_Task inputs_
......
==> src/rtl/sltb_ctrl.sv <==
// ----------------------------------------------------------------------------
// sltb_ctrl
// Controller of the sorted leaf table: sequences the binary search, the probe
// of the lower-bound entry, the entry shift and the result transaction.
// ----------------------------------------------------------------------------
module sltb_ctrl (
    input  logic            i_clk,
    input  logic            i_rst_n,
    input  logic            i_in_valid,
    output logic            o_in_ready,
    input  sltb_pkg::t_stat i_stat,
    output sltb_pkg::t_cmd  o_cmd
);

    sltb_pkg::t_state r_state;
    sltb_pkg::t_state n_state;

    always_ff @(posedge i_clk) begin
        if (!i_rst_n) begin
            r_state <= sltb_pkg::ST_IDLE;
        end else begin
            r_state <= n_state;
        end
    end

    always_comb begin
        n_state = r_state;
        case (r_state)
            sltb_pkg::ST_IDLE: begin
                if (i_in_valid) begin
                    n_state = sltb_pkg::ST_SRCH;
                end
            end
            sltb_pkg::ST_SRCH: begin
                n_state = i_stat.lo_lt_hi ? sltb_pkg::ST_SRCH_CMP : sltb_pkg::ST_PROBE;
            end
            sltb_pkg::ST_SRCH_CMP: begin
                n_state = sltb_pkg::ST_SRCH;
            end
            sltb_pkg::ST_PROBE: begin
                if (i_stat.op_insert) begin
                    n_state = (!i_stat.full && !i_stat.hit) ? sltb_pkg::ST_MOVE
                                                            : sltb_pkg::ST_RESULT;
                end else if (i_stat.op_delete) begin
                    n_state = i_stat.hit ? sltb_pkg::ST_MOVE : sltb_pkg::ST_RESULT;
                end else begin
                    n_state = sltb_pkg::ST_RESULT;
                end
            end
            sltb_pkg::ST_MOVE: begin
                if (i_stat.move_done) begin
                    n_state = sltb_pkg::ST_RESULT;
                end
            end
            sltb_pkg::ST_RESULT: begin
                if (i_stat.out_free) begin
                    n_state = sltb_pkg::ST_IDLE;
                end
            end
            default: begin
                n_state = sltb_pkg::ST_IDLE;
            end
        endcase
    end

    always_comb begin
        o_cmd      = '0;
        o_in_ready = 1'b0;
        case (r_state)
            sltb_pkg::ST_IDLE: begin
                o_in_ready = 1'b1;
                o_cmd.load = i_in_valid;
            end
            sltb_pkg::ST_SRCH: begin
                o_cmd.srch_rd  = i_stat.lo_lt_hi;
                o_cmd.probe_rd = !i_stat.lo_lt_hi;
            end
            sltb_pkg::ST_SRCH_CMP: begin
                o_cmd.srch_cmp = 1'b1;
            end
            sltb_pkg::ST_PROBE: begin
                o_cmd.set_status = 1'b1;
                if (i_stat.op_insert) begin
                    if (i_stat.full) begin
                        o_cmd.status_code = sltb_pkg::STAT_FULL;
                    end else if (i_stat.hit) begin
                        o_cmd.status_code = sltb_pkg::STAT_UPDATED;
                        o_cmd.wr_update   = 1'b1;
                    end else begin
                        o_cmd.status_code = sltb_pkg::STAT_INSERTED;
                        o_cmd.move_up     = 1'b1;
                    end
                end else if (i_stat.op_delete && i_stat.hit) begin
                    o_cmd.status_code = sltb_pkg::STAT_DELETED;
                    o_cmd.move_down   = 1'b1;
                end else begin
                    o_cmd.status_code = sltb_pkg::STAT_MISS_SEARCH;
                end
            end
            sltb_pkg::ST_MOVE: begin
                o_cmd.move_step = 1'b1;
                if (i_stat.move_done) begin
                    o_cmd.wr_final = i_stat.op_insert;
                    o_cmd.cnt_inc  = i_stat.op_insert;
                    o_cmd.cnt_dec  = !i_stat.op_insert;
                end
            end
            sltb_pkg::ST_RESULT: begin
                o_cmd.out_load = i_stat.out_free;
            end
            default: begin
                o_cmd = '0;
            end
        endcase
    end

endmodule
......
_Problem description_
Report every line of the entries that carries the word "logic".

_Worked solution_
    input  logic            i_clk,
    input  logic            i_rst_n,
    input  logic            i_in_valid,
    output logic            o_in_ready,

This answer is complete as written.